Instructions for the task »
For each line in the records that contains "endpoints", make a copy.

Exercise materials »
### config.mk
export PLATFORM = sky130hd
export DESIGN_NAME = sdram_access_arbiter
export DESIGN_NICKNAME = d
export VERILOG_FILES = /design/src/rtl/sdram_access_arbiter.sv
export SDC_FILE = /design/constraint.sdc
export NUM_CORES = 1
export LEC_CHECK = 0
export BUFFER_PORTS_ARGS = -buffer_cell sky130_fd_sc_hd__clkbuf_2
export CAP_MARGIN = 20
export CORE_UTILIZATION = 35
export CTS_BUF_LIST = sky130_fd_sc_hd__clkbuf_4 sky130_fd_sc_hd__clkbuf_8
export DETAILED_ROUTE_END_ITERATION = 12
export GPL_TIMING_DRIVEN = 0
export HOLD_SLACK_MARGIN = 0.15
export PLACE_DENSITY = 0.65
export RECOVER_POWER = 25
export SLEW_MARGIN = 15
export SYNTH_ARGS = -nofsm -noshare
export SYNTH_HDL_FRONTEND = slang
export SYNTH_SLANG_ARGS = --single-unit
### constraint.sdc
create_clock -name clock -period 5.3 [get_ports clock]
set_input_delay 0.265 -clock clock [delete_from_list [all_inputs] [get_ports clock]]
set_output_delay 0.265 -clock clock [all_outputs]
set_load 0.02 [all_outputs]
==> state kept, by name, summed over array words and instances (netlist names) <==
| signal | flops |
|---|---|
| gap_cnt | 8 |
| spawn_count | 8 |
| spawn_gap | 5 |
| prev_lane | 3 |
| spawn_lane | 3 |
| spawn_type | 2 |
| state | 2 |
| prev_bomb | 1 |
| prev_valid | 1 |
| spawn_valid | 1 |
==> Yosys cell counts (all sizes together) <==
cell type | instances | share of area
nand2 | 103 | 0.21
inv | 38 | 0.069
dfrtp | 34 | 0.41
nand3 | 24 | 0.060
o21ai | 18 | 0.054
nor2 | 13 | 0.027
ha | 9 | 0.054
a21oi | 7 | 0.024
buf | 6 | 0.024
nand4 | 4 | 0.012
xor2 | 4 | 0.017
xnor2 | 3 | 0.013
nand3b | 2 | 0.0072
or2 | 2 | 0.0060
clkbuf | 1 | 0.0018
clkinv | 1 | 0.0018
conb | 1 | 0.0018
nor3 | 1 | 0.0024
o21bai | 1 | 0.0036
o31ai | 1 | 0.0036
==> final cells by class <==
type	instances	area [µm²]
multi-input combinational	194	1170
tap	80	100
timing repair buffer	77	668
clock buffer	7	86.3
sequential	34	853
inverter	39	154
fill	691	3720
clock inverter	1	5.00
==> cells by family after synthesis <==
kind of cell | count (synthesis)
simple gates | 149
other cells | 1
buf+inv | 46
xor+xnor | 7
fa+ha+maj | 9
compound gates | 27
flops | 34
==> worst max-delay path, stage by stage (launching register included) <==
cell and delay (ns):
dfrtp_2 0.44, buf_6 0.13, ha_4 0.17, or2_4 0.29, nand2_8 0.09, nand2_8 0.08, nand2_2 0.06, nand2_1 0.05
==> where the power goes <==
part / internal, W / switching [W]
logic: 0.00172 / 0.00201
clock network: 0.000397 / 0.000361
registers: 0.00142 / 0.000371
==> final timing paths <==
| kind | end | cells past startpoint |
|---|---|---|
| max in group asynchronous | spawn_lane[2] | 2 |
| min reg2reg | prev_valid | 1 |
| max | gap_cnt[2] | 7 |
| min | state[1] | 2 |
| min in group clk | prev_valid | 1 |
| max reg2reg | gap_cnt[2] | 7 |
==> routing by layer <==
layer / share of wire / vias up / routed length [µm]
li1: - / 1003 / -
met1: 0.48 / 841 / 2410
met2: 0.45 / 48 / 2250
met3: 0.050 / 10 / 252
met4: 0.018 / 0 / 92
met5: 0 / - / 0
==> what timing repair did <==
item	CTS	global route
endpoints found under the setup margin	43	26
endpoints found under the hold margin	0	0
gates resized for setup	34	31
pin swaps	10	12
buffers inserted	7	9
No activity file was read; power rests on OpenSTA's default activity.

Completed exercise »
endpoints found under the setup margin	43	26
endpoints found under the hold margin	0	0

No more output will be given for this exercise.